Which returns me to the original problem I had trying to merge BAM files: library versions. Sam suggested I update the
htslib library based on these instructions, and I was able to do that successfully! But after updating this library, I still had the same
samtools installation error!
config.status: creating config.mk dyld: Library not loaded: /usr/local/opt/mpfr/lib/libmpfr.4.dylib Referenced from: /usr/local/bin/gawk Reason: image not found ./config.status: line 879: 83237 Done(141) eval sed \"\$ac_sed_extra\" "$ac_file_inputs" 83238 Abort trap: 6 | $AWK -f "$ac_tmp/subs.awk" > $ac_tmp/out config.status: error: could not create config.mk
Since the installation was referencing a library from
gawk, Sam suggested I update
gawk. I ran
brew update gawk and got an error that suggested I don’t have
gawk installed on this machine:
I decided to reinstall Homebrew just to be safe, and then ran
brew install gawk. Once I had everything installed, I tried once more with my
samtools installation and STILL got the same error!

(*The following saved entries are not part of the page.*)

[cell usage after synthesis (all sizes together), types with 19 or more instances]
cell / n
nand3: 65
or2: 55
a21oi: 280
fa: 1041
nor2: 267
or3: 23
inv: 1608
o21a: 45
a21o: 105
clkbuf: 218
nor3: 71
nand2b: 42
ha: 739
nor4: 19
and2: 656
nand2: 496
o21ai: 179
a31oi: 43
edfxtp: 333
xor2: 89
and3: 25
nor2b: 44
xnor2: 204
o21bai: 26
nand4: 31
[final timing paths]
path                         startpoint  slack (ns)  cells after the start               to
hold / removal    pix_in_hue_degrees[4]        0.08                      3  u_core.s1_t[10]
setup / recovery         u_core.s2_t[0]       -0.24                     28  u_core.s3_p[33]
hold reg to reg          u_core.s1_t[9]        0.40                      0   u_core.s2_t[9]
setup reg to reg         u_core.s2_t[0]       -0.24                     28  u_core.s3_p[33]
$ cat src/hdl/hcbd_pkg.sv
// Shared types, codes and a helper function for the chunked body decoder.
`default_nettype none

package hcbd_pkg;

  // Default width of the chunk length register
  localparam int unsigned LEN_BITS_DEF = 32;

  localparam int unsigned BYTE_W = 8;
  localparam int unsigned ERR_W  = 2;

  // Framing characters
  localparam logic [BYTE_W-1:0] CH_CR = 8'h0D;
  localparam logic [BYTE_W-1:0] CH_LF = 8'h0A;

  // Error codes as reported on the result channel
  localparam logic [ERR_W-1:0] ERR_NONE  = 2'd0;
  localparam logic [ERR_W-1:0] ERR_FRAME = 2'd1;
  localparam logic [ERR_W-1:0] ERR_OVF   = 2'd2;

  // Decoder phase
  typedef enum logic [2:0] {
    PH_SIZE      = 3'd0,
    PH_SIZE_LF   = 3'd1,
    PH_DATA      = 3'd2,
    PH_DATA_CR   = 3'd3,
    PH_DATA_LF   = 3'd4,
    PH_DONE      = 3'd5,
    PH_ERR_FRAME = 3'd6,
    PH_ERR_OVF   = 3'd7
  } phase_e;

  // Hex digit decode: bit 4 set means the byte is a valid hex digit
  typedef struct packed {
    logic       ok;
    logic [3:0] val;
  } hex_t;

  function automatic hex_t hex_decode(input logic [BYTE_W-1:0] c);
    hex_t h;
    logic [BYTE_W-1:0] diff;
    h    = '{ok: 1'b0, val: 4'd0};
    diff = '0;
    if (c >= 8'h30 && c <= 8'h39) begin
      diff = c - 8'h30;
      h    = '{ok: 1'b1, val: diff[3:0]};
    end else if (c >= 8'h61 && c <= 8'h66) begin
      diff = c - 8'h57;
      h    = '{ok: 1'b1, val: diff[3:0]};
    end else if (c >= 8'h41 && c <= 8'h46) begin
      diff = c - 8'h37;
      h    = '{ok: 1'b1, val: diff[3:0]};
    end
    return h;
  endfunction

endpackage

`default_nettype wire

$ cat src/hdl/hcbd_in_if.sv
// Input channel interface: raw chunked-stream bytes with a restart flag.
`default_nettype none

interface hcbd_in_if;
  import hcbd_pkg::*;

  logic              valid;
  logic              ready;
  logic [BYTE_W-1:0] in_byte;
  logic              begin_req;

  modport source (output valid, output in_byte, output begin_req, input ready);
  modport sink   (input valid, input in_byte, input begin_req, output ready);
endinterface

`default_nettype wire

$ cat src/hdl/hcbd_out_if.sv
// Output channel interface: decoded body byte with done and error status.
`default_nettype none

interface hcbd_out_if;
  import hcbd_pkg::*;

  logic              valid;
  logic              ready;
  logic [BYTE_W-1:0] body_byte;
  logic              body_valid;
  logic              body_done;
  logic [ERR_W-1:0]  error_code;

  modport source (output valid, output body_byte, output body_valid, output body_done,
                  output error_code, input ready);
  modport sink   (input valid, input body_byte, input body_valid, input body_done,
                  input error_code, output ready);
endinterface

`default_nettype wire

$ cat src/hdl/http_chunked_body_decoder.sv
// Top level: HTTP chunked transfer body decoder, one byte per transaction.
// Each byte's result is loaded into the output register as the byte is taken.
// One byte per cycle while out_o.ready is high; the output register refills as it drains.
// Each byte updates the phase; size digits shift-add and payload bytes decrement the length.
// Reset (rst_ni low, asynchronous): phase to size digits, length and last-chunk flag
// cleared, output register emptied.
`default_nettype none

module http_chunked_body_decoder #(
  parameter int unsigned LEN_BITS = hcbd_pkg::LEN_BITS_DEF
) (
  input  wire           clk_i,
  input  wire           rst_ni,
  hcbd_in_if.sink       in_i,
  hcbd_out_if.source    out_o
);
  import hcbd_pkg::*;

  // Decoder state
  phase_e              phase_q, phase_d;
  logic [LEN_BITS-1:0] remaining_q, remaining_d;
  logic                last_chunk_q, last_chunk_d;

  // Output register
  logic              out_valid_q;
  logic [BYTE_W-1:0] body_byte_q, body_byte_d;
  logic              body_valid_q, body_valid_d;
  logic              body_done_q, body_done_d;
  logic [ERR_W-1:0]  error_code_q, error_code_d;

  logic   in_fire;
  phase_e phase_cur;
  logic [LEN_BITS-1:0] remaining_cur;
  logic                last_chunk_cur;
  logic [LEN_BITS-1:0] remaining_dec;
  hex_t                hex;

  // Take a new byte whenever the output register is empty or drains this cycle
  assign in_i.ready = !out_valid_q || out_o.ready;
  assign in_fire    = in_i.valid && in_i.ready;

  assign hex           = hex_decode(in_i.in_byte);
  assign remaining_dec = remaining_cur - LEN_BITS'(1);

  // Decode one byte against the (possibly restarted) state
  always_comb begin
    if (in_i.begin_req) begin
      phase_cur      = PH_SIZE;
      remaining_cur  = '0;
      last_chunk_cur = 1'b0;
    end else begin
      phase_cur      = phase_q;
      remaining_cur  = remaining_q;
      last_chunk_cur = last_chunk_q;
    end

    phase_d      = phase_cur;
    remaining_d  = remaining_cur;
    last_chunk_d = last_chunk_cur;
    body_byte_d  = '0;
    body_valid_d = 1'b0;
    body_done_d  = 1'b0;

    case (phase_cur)
      PH_SIZE: begin
        if (hex.ok) begin
          if (remaining_cur[LEN_BITS-1 -: 4] != 4'd0) begin
            phase_d = PH_ERR_OVF;
          end else begin
            remaining_d = {remaining_cur[LEN_BITS-5:0], hex.val};
          end
        end else if (in_i.in_byte == CH_CR) begin
          phase_d = PH_SIZE_LF;
        end else begin
          phase_d = PH_ERR_FRAME;
        end
      end
      PH_SIZE_LF: begin
        if (in_i.in_byte != CH_LF) begin
          phase_d = PH_ERR_FRAME;
        end else if (remaining_cur == '0) begin
          last_chunk_d = 1'b1;
          phase_d      = PH_DATA_CR;
        end else begin
          phase_d = PH_DATA;
        end
      end
      PH_DATA: begin
        body_byte_d  = in_i.in_byte;
        body_valid_d = 1'b1;
        remaining_d  = remaining_dec;
        if (remaining_dec == '0) begin
          phase_d = PH_DATA_CR;
        end
      end
      PH_DATA_CR: begin
        phase_d = (in_i.in_byte == CH_CR) ? PH_DATA_LF : PH_ERR_FRAME;
      end
      PH_DATA_LF: begin
        if (in_i.in_byte != CH_LF) begin
          phase_d = PH_ERR_FRAME;
        end else if (last_chunk_cur) begin
          body_done_d = 1'b1;
          phase_d     = PH_DONE;
        end else begin
          remaining_d = '0;
          phase_d     = PH_SIZE;
        end
      end
      default: begin
        // hold done and error phases until a restart
      end
    endcase

    case (phase_d)
      PH_ERR_FRAME: error_code_d = ERR_FRAME;
      PH_ERR_OVF:   error_code_d = ERR_OVF;
      default:      error_code_d = ERR_NONE;
    endcase
  end

  // Advance decoder state on each accepted transaction
  always_ff @(posedge clk_i or negedge rst_ni) begin
    if (!rst_ni) begin
      phase_q      <= PH_SIZE;
      remaining_q  <= '0;
      last_chunk_q <= 1'b0;
    end else if (in_fire) begin
      phase_q      <= phase_d;
      remaining_q  <= remaining_d;
      last_chunk_q <= last_chunk_d;
    end
  end

  // Track output register occupancy
  always_ff @(posedge clk_i or negedge rst_ni) begin
    if (!rst_ni) begin
      out_valid_q <= 1'b0;
    end else if (in_fire) begin
      out_valid_q <= 1'b1;
    end else if (out_o.ready) begin
      out_valid_q <= 1'b0;
    end
  end

  // Load result payload
  always_ff @(posedge clk_i) begin
    if (in_fire) begin
      body_byte_q  <= body_byte_d;
      body_valid_q <= body_valid_d;
      body_done_q  <= body_done_d;
      error_code_q <= error_code_d;
    end
  end

  assign out_o.valid      = out_valid_q;
  assign out_o.body_byte  = body_byte_q;
  assign out_o.body_valid = body_valid_q;
  assign out_o.body_done  = body_done_q;
  assign out_o.error_code = error_code_q;

  // A payload byte never carries done or an error
  a_body_clean: assert property (@(posedge clk_i) disable iff (!rst_ni)
    out_valid_q && body_valid_q |-> !body_done_q && error_code_q == ERR_NONE)
    else $error("payload byte flagged done or error");

  // While in payload phase some bytes are still owed
  a_data_nonzero: assert property (@(posedge clk_i) disable iff (!rst_ni)
    phase_q == PH_DATA |-> remaining_q != '0)
    else $error("payload phase with zero bytes remaining");

  // The zero-size chunk never enters payload phase
  a_last_no_data: assert property (@(posedge clk_i) disable iff (!rst_ni)
    last_chunk_q |-> phase_q != PH_DATA)
    else $error("last chunk in payload phase");

  // A held overflow keeps reporting overflow
  a_ovf_hold: assert property (@(posedge clk_i) disable iff (!rst_ni)
    in_fire && !in_i.begin_req && phase_q == PH_ERR_OVF |=>
      out_valid_q && error_code_q == ERR_OVF && phase_q == PH_ERR_OVF)
    else $error("held overflow lost");

  // Done is reported only when leaving the final LF
  a_done_phase: assert property (@(posedge clk_i) disable iff (!rst_ni)
    in_fire && body_done_d |=> phase_q == PH_DONE)
    else $error("done without done phase");

endmodule

`default_nettype wire
$ cat src/flat_wrapper.sv
// flat-port wrapper written by rule: the top's interface ports become plain ports
module http_chunked_body_decoder_flat import hcbd_pkg::*;
#(
  parameter int unsigned LEN_BITS = hcbd_pkg::LEN_BITS_DEF
)
  (clk_i, rst_ni, in_i_valid, in_i_in_byte, in_i_begin_req, in_i_ready, out_o_valid, out_o_body_byte, out_o_body_valid, out_o_body_done, out_o_error_code, out_o_ready);
  hcbd_in_if in_i_i ();
  hcbd_out_if out_o_i ();
  input  wire clk_i;
  input  wire rst_ni;
  input wire logic [$bits(in_i_i.valid)-1:0] in_i_valid;
  input wire logic [$bits(in_i_i.in_byte)-1:0] in_i_in_byte;
  input wire logic [$bits(in_i_i.begin_req)-1:0] in_i_begin_req;
  output wire logic [$bits(in_i_i.ready)-1:0] in_i_ready;
  output wire logic [$bits(out_o_i.valid)-1:0] out_o_valid;
  output wire logic [$bits(out_o_i.body_byte)-1:0] out_o_body_byte;
  output wire logic [$bits(out_o_i.body_valid)-1:0] out_o_body_valid;
  output wire logic [$bits(out_o_i.body_done)-1:0] out_o_body_done;
  output wire logic [$bits(out_o_i.error_code)-1:0] out_o_error_code;
  input wire logic [$bits(out_o_i.ready)-1:0] out_o_ready;
  assign in_i_i.valid = in_i_valid;
  assign in_i_i.in_byte = in_i_in_byte;
  assign in_i_i.begin_req = in_i_begin_req;
  assign in_i_ready = in_i_i.ready;
  assign out_o_valid = out_o_i.valid;
  assign out_o_body_byte = out_o_i.body_byte;
  assign out_o_body_valid = out_o_i.body_valid;
  assign out_o_body_done = out_o_i.body_done;
  assign out_o_error_code = out_o_i.error_code;
  assign out_o_i.ready = out_o_ready;
  http_chunked_body_decoder #(.LEN_BITS(LEN_BITS)) u_core (.clk_i(clk_i), .rst_ni(rst_ni), .in_i(in_i_i), .out_o(out_o_i));
endmodule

At this point, I started digging around for specific solutions for Homebrew potentially interfering with
samtools installations. I found this issue that suggested running
brew install xz prior to configuration. I still encountered the same error! I realized installing
xz was specific to the error message the user got after trying to configure their program after reading this Stack Overflow question linked in the issue. Based on one of the suggestions, I ran
brew search libmpfr (the library that wasn’t loaded in any error above):
Error: No formulae or casks found for "libmpfr".
Then, I ran
brew search mpfr:
Warning: mpfr 4.1.0 is already installed and up-to-date. To reinstall 4.1.0, run: brew reinstall mpfr
brew reinstall mpfr and see if that resolves the issue (and obviously it did not). Since
mpfr is part of Homebrew, I realized I should just try installing
brew install samtools! AND THAT FINALLY WORKED!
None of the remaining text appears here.